Edwin D. Boudreaux, PhD, professor in the departments of emergency medicine and psychiatry at the University of Massachusetts Medical School in Worcester, is leading a team of colleagues conducting the Emergency Department Safety Assessment and Follow-up Evaluation (ED-SAFE) trial, which is expected to enroll 1,400 participants over five years.
"We're asking two main questions with this study: Does universal screening increase the detection of suicidality? And, can care for patients be improved to reduce attempted and completed suicides?" Boudreaux says.
There have been relatively few controlled trials that evaluate interventions to reduce suicidal behavior, despite the public health significance, Boudreaux says. He notes that the ED setting is well suited for this type of research. In 2006, there were more than 500,000 ED visits related to intentional self-harm, and the rate of ED patients having active thoughts of suicide is estimated to range from 3% to 8%, he says.
"We believe we may have an opportunity to impact suicide by connecting with patients while they're in the ED," Boudreaux says.
ED-SAFE will be conducted in three phases. The first phase will assess "treatment as usual" (TAU) for patients, which typically consists of evaluating suicide risk only among those emergency department patients who have psychiatric risk factors, such as depression, suicidal thoughts or behavior, or substance abuse. Often these patients are put under observation while at the hospital and are evaluated by a mental health provider. While some may be referred to a mental health professional outside the hospital, few receive adequate follow-up care after they are discharged, Boudreaux says.
During the second phase of the study, a universal screening process will be tested in which all patients, regardless of whether they exhibit typical risk factors for suicide, will be screened for thoughts of suicide. The researchers will compare universal screening with TAU to determine how well each detects suicidal patients.

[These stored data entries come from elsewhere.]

From an optimization exercise on the open Yosys and OpenROAD flow, aimed at small area; shortcuts taken in it are not production practice. Function was checked by simulation only, so behaviour that the tests miss may differ from the original. The flow treats the clock pin as an ideal source. Dropping or thinning the clock tree relies on that and would not hold on a real chip. Power figures rest on the tool's default switching activity, not on a simulated workload.

==> delta: inputs <==
// watchdog_timer_block
module watchdog_timer_block (
    input  wire        clk,
    input  wire        rst,
    input  wire        sel,
    input  wire        wr,
    input  wire [15:0] off,
    input  wire [15:0] wdata,
    input  wire        tick_fire,
    input  wire        no_reboot,
    input  wire        smi_en,
    output reg  [15:0] rdata,
    output reg         smi,
    output reg         nmi,
    output reg         wdt_reset,
    output reg         tick_req,
    output reg         tick_cancel
);
    reg [15:0] reload_counter;
    reg [7:0]  data_in;
    reg [7:0]  data_out;
    reg [15:0] status1;         
    reg [15:0] status2;         
    reg [15:0] control1;        
    reg [15:0] control2;
    reg [7:0]  message1;
    reg [7:0]  message2;
    reg [7:0]  watchdog_count;
    reg [7:0]  irq_select;
    reg [15:0] timer_value;
    reg        n;
    reg        tick_pending;
    reg        reset_latched;
    wire hi0 = ~|off[15:5];
    wire a_rld   = hi0 && off[4:0] == 5'h00;
    wire a_din   = hi0 && off[4:0] == 5'h02;
    wire a_dout  = hi0 && off[4:0] == 5'h03;
    wire a_sts1  = hi0 && off[4:0] == 5'h04;
    wire a_sts2  = hi0 && off[4:0] == 5'h06;
    wire a_cnt1  = hi0 && off[4:0] == 5'h08;
    wire a_cnt2  = hi0 && off[4:0] == 5'h0a;
    wire a_msg1  = hi0 && off[4:0] == 5'h0c;
    wire a_msg2  = hi0 && off[4:0] == 5'h0d;
    wire a_wdcnt = hi0 && off[4:0] == 5'h0e;
    wire a_swirq = hi0 && off[4:0] == 5'h10;
    wire a_tmr   = hi0 && off[4:0] == 5'h12;
    wire we = sel & wr & ~rst;
    wire w_rld   = we & a_rld;
    wire w_din   = we & a_din;
    wire w_dout  = we & a_dout;
    wire w_sts1  = we & a_sts1;
    wire w_cnt1  = we & a_cnt1;
    wire [15:0] wd  = wdata & {16{~rst}};
    wire [15:0] wd1 = wdata | {16{rst}};
    always @(*) begin
        rdata = ({16{a_rld}}   & reload_counter)
              | ({16{a_din}}   & {8'h00, data_in})
              | ({16{a_dout}}  & {8'h00, data_out})
              | ({16{a_sts1}}  & (status1 & 16'he87e))
              | ({16{a_sts2}}  & (status2 & 16'hfff8))
              | ({16{a_cnt1}}  & (control1 & 16'hfeff))
              | ({16{a_cnt2}}  & control2)
              | ({16{a_msg1}}  & {8'h00, message1})
              | ({16{a_msg2}}  & {8'h00, message2})
              | ({16{a_wdcnt}} & {8'h00, watchdog_count})
  ...
Settings: LEC_CHECK=0, CAP_MARGIN=10, CORE_MARGIN=2, CORE_UTILIZATION=70, GPL_TIMING_DRIVEN=0, SLEW_MARGIN=10; clock period 8.0 ns.
standard.sh (not shown) runs the stock make flow with config.mk's settings and CLKGATE_MAP_FILE= SYNTH_SCRIPT=/design/flow/synth_recipe.tcl, a recipe that flattens the netlist after the stock synthesis.
==> flow/flow/run.sh <==
#!/bin/bash
# Layout flow: the standard flow (standard.sh) with these changes:
#  - synthesis maps the logic with an area-oriented ABC script (flow/abc_area.script)
#    in place of ORFS's abc_speed.script; the rest of synthesis is unchanged, so the
#    registers are the standard synthesis's;
#  - port buffers use the smallest buffer cell (buf_1);
#  - CTS builds its tree from clkbuf_4 without dummy loads, then flow/post_cts.tcl
#    upsizes to clkbuf_8 the clock buffers whose clock pins would see a high slew;
#  - the repair after placement uses no buffer larger than buf_2 (flow/pre_resize.tcl).
set -euo pipefail
here=$PWD
rm -rf "$here/scripts_area"
cp -r "$FLOW_HOME/scripts" "$here/scripts_area"
cp "$here/flow/abc_area.script" "$here/scripts_area/abc_speed.script"
export BUFFER_PORTS_ARGS="-buffer_cell sky130_fd_sc_hd__buf_1"
export CTS_ARGS="-sink_clustering_enable -repair_clock_nets -dont_use_dummy_load -buf_list sky130_fd_sc_hd__clkbuf_4"
export POST_CTS_TCL="$here/flow/post_cts.tcl"
export PRE_RESIZE_TCL="$here/flow/pre_resize.tcl"
SCRIPTS_DIR="$here/scripts_area" bash standard.sh synth > "$here/synth.log" 2>&1
bash standard.sh > "$here/layout.log" 2>&1
==> flow/flow/abc_area.script <==
&get -n
&st
&dc2
&dch -f
&nf -a -R 1000 -p -F 10 -A 10
&st
&dch -f
&nf -a -R 1000 -p -F 10 -A 10
&put
==> flow/flow/post_cts.tcl <==
# After CTS: a clock buffer whose flip-flop clock pins see a slew over 95 ps
# (placement estimate) is upsized from clkbuf_4 to clkbuf_8.
estimate_parasitics -placement
set upsized 0
foreach inst [get_cells -hierarchical *] {
  if {[get_property $inst ref_name] ne "sky130_fd_sc_hd__clkbuf_4"} { continue }
  set out [get_pins -of_objects $inst -filter "direction == output"]
  set worst 0
  foreach p [get_pins -of_objects [get_nets -of_objects $out] -filter "direction == input"] {
    set s [get_property $p slew_max]
    if {$s > $worst} { set worst $s }
  }
  if {$worst > 0.095} {
    replace_cell $inst sky130_fd_sc_hd__clkbuf_8
    incr upsized
  }
}
puts "post_cts: upsized $upsized clock buffers"
detailed_placement
estimate_parasitics -placement
==> flow/flow/pre_resize.tcl <==
# Before the post-placement repair: buffers larger than buf_2 are not used, so that
# repair fixes slew and capacitance with small buffers and driver sizing.
set_dont_use {sky130_fd_sc_hd__buf_4 sky130_fd_sc_hd__buf_6 sky130_fd_sc_hd__buf_8 sky130_fd_sc_hd__buf_12 sky130_fd_sc_hd__buf_16}
puts "pre_resize: buffers larger than buf_2 set dont_use"
==> inputs of garnet, as changes to delta <==
==> flow/flow/run.sh (replaced) <==
#!/bin/bash
# Layout flow: the standard flow (standard.sh) with these changes:
#  - synthesis maps the logic with an area-oriented ABC script (flow/abc_area.script)
#    in place of ORFS's abc_speed.script; the rest of synthesis is unchanged, so the
#    registers are the standard synthesis's;
#  - port buffers use the smallest buffer cell (buf_1);
#  - after CTS, flow/clock_tree.tcl replaces CTS's tree by a smaller two-level one
#    (2 clkbuf_4 roots, 8 clkbuf_8 leaves over geometric groups of flip-flops);
#  - the repair after placement uses no buffer larger than buf_2 (flow/pre_resize.tcl).
set -euo pipefail
here=$PWD
rm -rf "$here/scripts_area"
cp -r "$FLOW_HOME/scripts" "$here/scripts_area"
cp "$here/flow/abc_area.script" "$here/scripts_area/abc_speed.script"
export BUFFER_PORTS_ARGS="-buffer_cell sky130_fd_sc_hd__buf_1"
export CTS_ARGS="-sink_clustering_enable -repair_clock_nets -dont_use_dummy_load -buf_list sky130_fd_sc_hd__clkbuf_4"
export POST_CTS_TCL="$here/flow/clock_tree.tcl"
export PRE_RESIZE_TCL="$here/flow/pre_resize.tcl"
SCRIPTS_DIR="$here/scripts_area" bash standard.sh synth > "$here/synth.log" 2>&1
bash standard.sh > "$here/layout.log" 2>&1
==> flow/flow/abc_area.script (replaced) <==
&get -n
&st
&dc2
&dch -f
&nf -a -R 1000 -p -F 10 -A 10
&st
&dch -f
&nf -a -R 1000 -p -F 10 -A 10
&put
mfs3 -a
==> flow/flow/clock_tree.tcl (new file) <==
# After CTS: replace its clock tree by a balanced two-level one. The clock port
# drives NROOT root buffers (ROOTCELL); each drives NLEAF/NROOT leaf buffers
# (LEAFCELL), and each leaf drives the clock pins of one geometric group of
# flip-flops (groups of near-equal size from recursive cuts of the placement).
set NROOT 2
set NLEAF 8
set ROOTCELL sky130_fd_sc_hd__clkbuf_4
set LEAFCELL sky130_fd_sc_hd__clkbuf_8
set block [ord::get_db_block]
set port_net [[$block findBTerm clk] getNet]
proc center {inst} { set bb [$inst getBBox]; return [list [expr {([$bb xMin]+[$bb xMax])/2}] [expr {([$bb yMin]+[$bb yMax])/2}]] }
set sinks {}
foreach inst [$block getInsts] {
  if {![string match "sky130_fd_sc_hd__*df*" [[$inst getMaster] getName]]} { continue }
  lappend sinks [concat [list [$inst findITerm CLK]] [center $inst]]
}
proc tree_bufs {net} {
  set res {}
  foreach it [$net getITerms] {
    if {[$it getIoType] ne "INPUT"} { continue }
    set inst [$it getInst]
    if {[string match "sky130_fd_sc_hd__*df*" [[$inst getMaster] getName]]} { continue }
    lappend res $inst
    foreach o [$inst getITerms] {
      if {[$o getIoType] eq "OUTPUT" && [$o getNet] ne "NULL"} { set res [concat $res [tree_bufs [$o getNet]]] }
    }
  }
  return $res
}
set old [tree_bufs $port_net]
foreach s $sinks { [lindex $s 0] disconnect }
foreach inst $old {
  set nets {}
  foreach it [$inst getITerms] {
    if {[$it getNet] ne "NULL" && [$it getIoType] eq "OUTPUT"} { lappend nets [$it getNet] }
    $it disconnect
  }
  odb::dbInst_destroy $inst
  foreach n $nets { if {[llength [$n getITerms]] == 0} { odb::dbNet_destroy $n } }
}
puts "mytree: removed [llength $old] clock tree cells, [llength $sinks] sinks"
# split items {obj x y} into parts groups of near-equal size by recursive cuts at
# the longer side of the bounding box
proc split_groups {grp parts} {
  if {$parts <= 1} { return [list $grp] }
  set xs {}; set ys {}
  foreach s $grp { lappend xs [lindex $s 1]; lappend ys [lindex $s 2] }
  set xs [lsort -real $xs]; set ys [lsort -real $ys]
  set idx [expr {([lindex $xs end]-[lindex $xs 0]) >= ([lindex $ys end]-[lindex $ys 0]) ? 1 : 2}]
  set sorted [lsort -real -index $idx $grp]
  set p1 [expr {$parts/2}]
  set h [expr {round(double([llength $sorted]) * $p1 / $parts)}]
  return [concat [split_groups [lrange $sorted 0 [expr {$h-1}]] $p1] [split_groups [lrange $sorted $h end] [expr {$parts-$p1}]]]
}
proc centroid {grp} {
  set sx 0; set sy 0
  foreach s $grp { set sx [expr {$sx + [lindex $s 1]}]; set sy [expr {$sy + [lindex $s 2]}] }
  return [list [expr {int($sx / [llength $grp])}] [expr {int($sy / [llength $grp])}]]
}
proc add_buf {name cell xy in_net out_name} {
  set block [ord::get_db_block]
  set buf [odb::dbInst_create $block [[ord::get_db] findMaster $cell] $name]
  $buf setLocation [lindex $xy 0] [lindex $xy 1]
  $buf setPlacementStatus PLACED
  set net [odb::dbNet_create $block $out_name]
  $net setSigType CLOCK
  [$buf findITerm A] connect $in_net
  [$buf findITerm X] connect $net
  return $net
}
set leaves {}
set k 0
foreach grp [split_groups $sinks $NLEAF] {
  lappend leaves [list $grp [centroid $grp] $k]
  incr k
}
if {$NROOT > 0} {
  set litems {}
  foreach l $leaves { lappend litems [list $l [lindex $l 1 0] [lindex $l 1 1]] }
  set r 0
  foreach rg [split_groups $litems $NROOT] {
    set rnet [add_buf "clkroot_$r" $ROOTCELL [centroid $rg] $port_net "clknet_root_$r"]
    foreach li $rg {
      set l [lindex $li 0]
      set lnet [add_buf "clkleaf_[lindex $l 2]" $LEAFCELL [lindex $l 1] $rnet "clknet_leaf_[lindex $l 2]"]
      foreach s [lindex $l 0] { [lindex $s 0] connect $lnet }
    }
    incr r
  }
} else {
  foreach l $leaves {
    set lnet [add_buf "clkleaf_[lindex $l 2]" $LEAFCELL [lindex $l 1] $port_net "clknet_leaf_[lindex $l 2]"]
    foreach s [lindex $l 0] { [lindex $s 0] connect $lnet }
  }
}
puts "mytree: $NROOT roots ($ROOTCELL), $NLEAF leaves ($LEAFCELL)"
detailed_placement
estimate_parasitics -placement
==> flow/config.mk (replaced) <==
export PLATFORM = sky130hd
export DESIGN_NAME = watchdog_timer_block
export DESIGN_NICKNAME = watchdog_timer_block
export VERILOG_FILES = /design/flow/design.v
export SDC_FILE = /design/flow/constraint.sdc
export NUM_CORES = 4
export LEC_CHECK = 0
export CAP_MARGIN = 20
export CORE_MARGIN = 2
export CORE_UTILIZATION = 77
export GPL_TIMING_DRIVEN = 0
export SLEW_MARGIN = 20
removed: flow/flow/post_cts.tcl
==> inputs of ember, as changes to delta <==
--- a/flow/design.v
+++ b/flow/design.v
@@ -61,39 +61,32 @@
               | ({16{a_cnt2}}  & control2)
               | ({16{a_msg1}}  & {8'h00, message1})
               | ({16{a_msg2}}  & {8'h00, message2})
               | ({16{a_wdcnt}} & {8'h00, watchdog_count})
               | ({16{a_swirq}} & {8'h00, irq_select})
               | ({16{a_tmr}}   & timer_value);
     end
     wire t        = tick_fire & tick_pending;
-    wire [16:1] y;
-    assign y[1] = 1'b1;
-    genvar gi;
-    generate for (gi = 1; gi < 16; gi = gi + 1) begin : g_y
-        assign y[gi+1] = y[gi] & ~reload_counter[gi];
-    end endgenerate
-    wire zero     = reload_counter[0] & y[10];         
+    wire zero     = reload_counter[9:0] == 10'h001;    
     wire timeout  = t & zero;
     wire second   = timeout & n;
     wire ev_wdt   = second & ~no_reboot;
     wire ev_int   = timeout & ~ev_wdt;                  
     wire rl_after = reset_latched | ev_wdt;
     wire tp_after = tick_pending & ~ev_wdt;
     wire tv_gt1    = |timer_value[15:1];
     wire arm_old   = ~control1[11] & tv_gt1;
     wire arm_new   = ~wdata[11] & tv_gt1;
     wire arm_rld   = w_rld & arm_old;
     wire arm_cnt1  = w_cnt1 & arm_new;
     wire disarm    = w_cnt1 & ~arm_new;
     wire arm       = arm_rld | arm_cnt1;
-    wire tp_nx     = disarm ? 1'b0 : (arm ? ~rl_after : tp_after);    
-    wire [15:0] brw = {y[15:1] & {15{t & ~reload_counter[0]}}, t};
-    wire [15:0] cnt_dec = reload_counter ^ brw;
+    wire tp_nx     = disarm ? 1'b0 : (arm ? (tp_after | ~rl_after) : tp_after);
+    wire [15:0] cnt_dec = reload_counter - {15'd0, t};
     wire ld_w  = rst | (w_rld & ~arm_old);
     wire ld_tv = arm | ev_int;
     wire s_w = w_rld & ~arm_old;
     wire s_t = ~rst & ~s_w & ld_tv;
     wire s_d = ~rst & ~s_w & ~ld_tv;
     function [7:0] ld8(input e, input h, input [7:0] d, input [7:0] q);
         ld8 = ({8{e}} & d) | ({8{h}} & q);
     endfunction
==> flow/flow/run.sh (replaced) <==
#!/bin/bash
# Layout flow: the standard flow (standard.sh) with these changes:
#  - synthesis maps the logic with an area-oriented ABC script (flow/abc_area.script)
#    in place of ORFS's abc_speed.script; the rest of synthesis is unchanged, so the
#    registers are the standard synthesis's;
#  - port buffers use the smallest buffer cell (buf_1);
#  - CTS builds its tree from clkbuf_4 without dummy loads, then flow/post_cts.tcl
#    upsizes to clkbuf_8 the clock buffers whose clock pins would see a high slew.
set -euo pipefail
here=$PWD
rm -rf "$here/scripts_area"
cp -r "$FLOW_HOME/scripts" "$here/scripts_area"
cp "$here/flow/abc_area.script" "$here/scripts_area/abc_speed.script"
export BUFFER_PORTS_ARGS="-buffer_cell sky130_fd_sc_hd__buf_1"
export CTS_ARGS="-sink_clustering_enable -repair_clock_nets -dont_use_dummy_load -buf_list sky130_fd_sc_hd__clkbuf_4"
export POST_CTS_TCL="$here/flow/post_cts.tcl"
SCRIPTS_DIR="$here/scripts_area" bash standard.sh synth > "$here/synth.log" 2>&1
bash standard.sh > "$here/layout.log" 2>&1
==> flow/flow/post_cts.tcl (replaced) <==
# After CTS: a clock buffer whose flip-flop clock pins see a slew over 105 ps
# (placement estimate) is upsized from clkbuf_4 to clkbuf_8.
estimate_parasitics -placement
set upsized 0
foreach inst [get_cells -hierarchical *] {
  if {[get_property $inst ref_name] ne "sky130_fd_sc_hd__clkbuf_4"} { continue }
  set out [get_pins -of_objects $inst -filter "direction == output"]
  set worst 0
  foreach p [get_pins -of_objects [get_nets -of_objects $out] -filter "direction == input"] {
    set s [get_property $p slew_max]
    if {$s > $worst} { set worst $s }
  }
  if {$worst > 0.105} {
    replace_cell $inst sky130_fd_sc_hd__clkbuf_8
    incr upsized
  }
}
puts "post_cts: upsized $upsized clock buffers"
detailed_placement
estimate_parasitics -placement
==> flow/config.mk (replaced) <==
export PLATFORM = sky130hd
export DESIGN_NAME = watchdog_timer_block
export DESIGN_NICKNAME = watchdog_timer_block
export VERILOG_FILES = /design/flow/design.v
export SDC_FILE = /design/flow/constraint.sdc
export NUM_CORES = 4
export LEC_CHECK = 0
export CAP_MARGIN = 20
export CORE_MARGIN = 2
export CORE_UTILIZATION = 60
export GPL_TIMING_DRIVEN = 0
export SLEW_MARGIN = 20
removed: flow/flow/pre_resize.tcl
==> summary of the runs <==
- garnet went through all stages and came out clean. ember went through all stages and came out clean. delta produced a layout that fails on max-capacitance violations, max-slew violations.
- Flip-flop and latch count is the same in garnet and delta.
- Core utilization: garnet > delta > ember.
- The highest hold slack belongs to delta, the lowest to ember.
- In clock-buffer cell count, ember and delta do not differ.
- Power: garnet < ember < delta.
- Against garnet, the routed wire length of ember is lower by 10%.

"People are familiar with the type of questions they're routinely asked in doctor's visits, such as whether they have pain or whether they smoke," Boudreaux says. "Those questions help physicians screen for possible health risks and refer the patient to appropriate care. Applying that same model, we're looking to see whether asking whether individuals have thought about killing themselves, or have had a past attempt, will help identify those at risk so we can intervene before they take any action."
During the third phase, a more intensive intervention that includes screening, brief counseling, an evaluation by a mental health provider, referral to outpatient care and other components will be implemented. Patients will then receive follow-up phone counseling after their ED visit. The intensive intervention will be compared to TAU and to universal screening.
The study will be conducted at eight sites, selected to represent both broad geographic regions of the United States and patient demographics.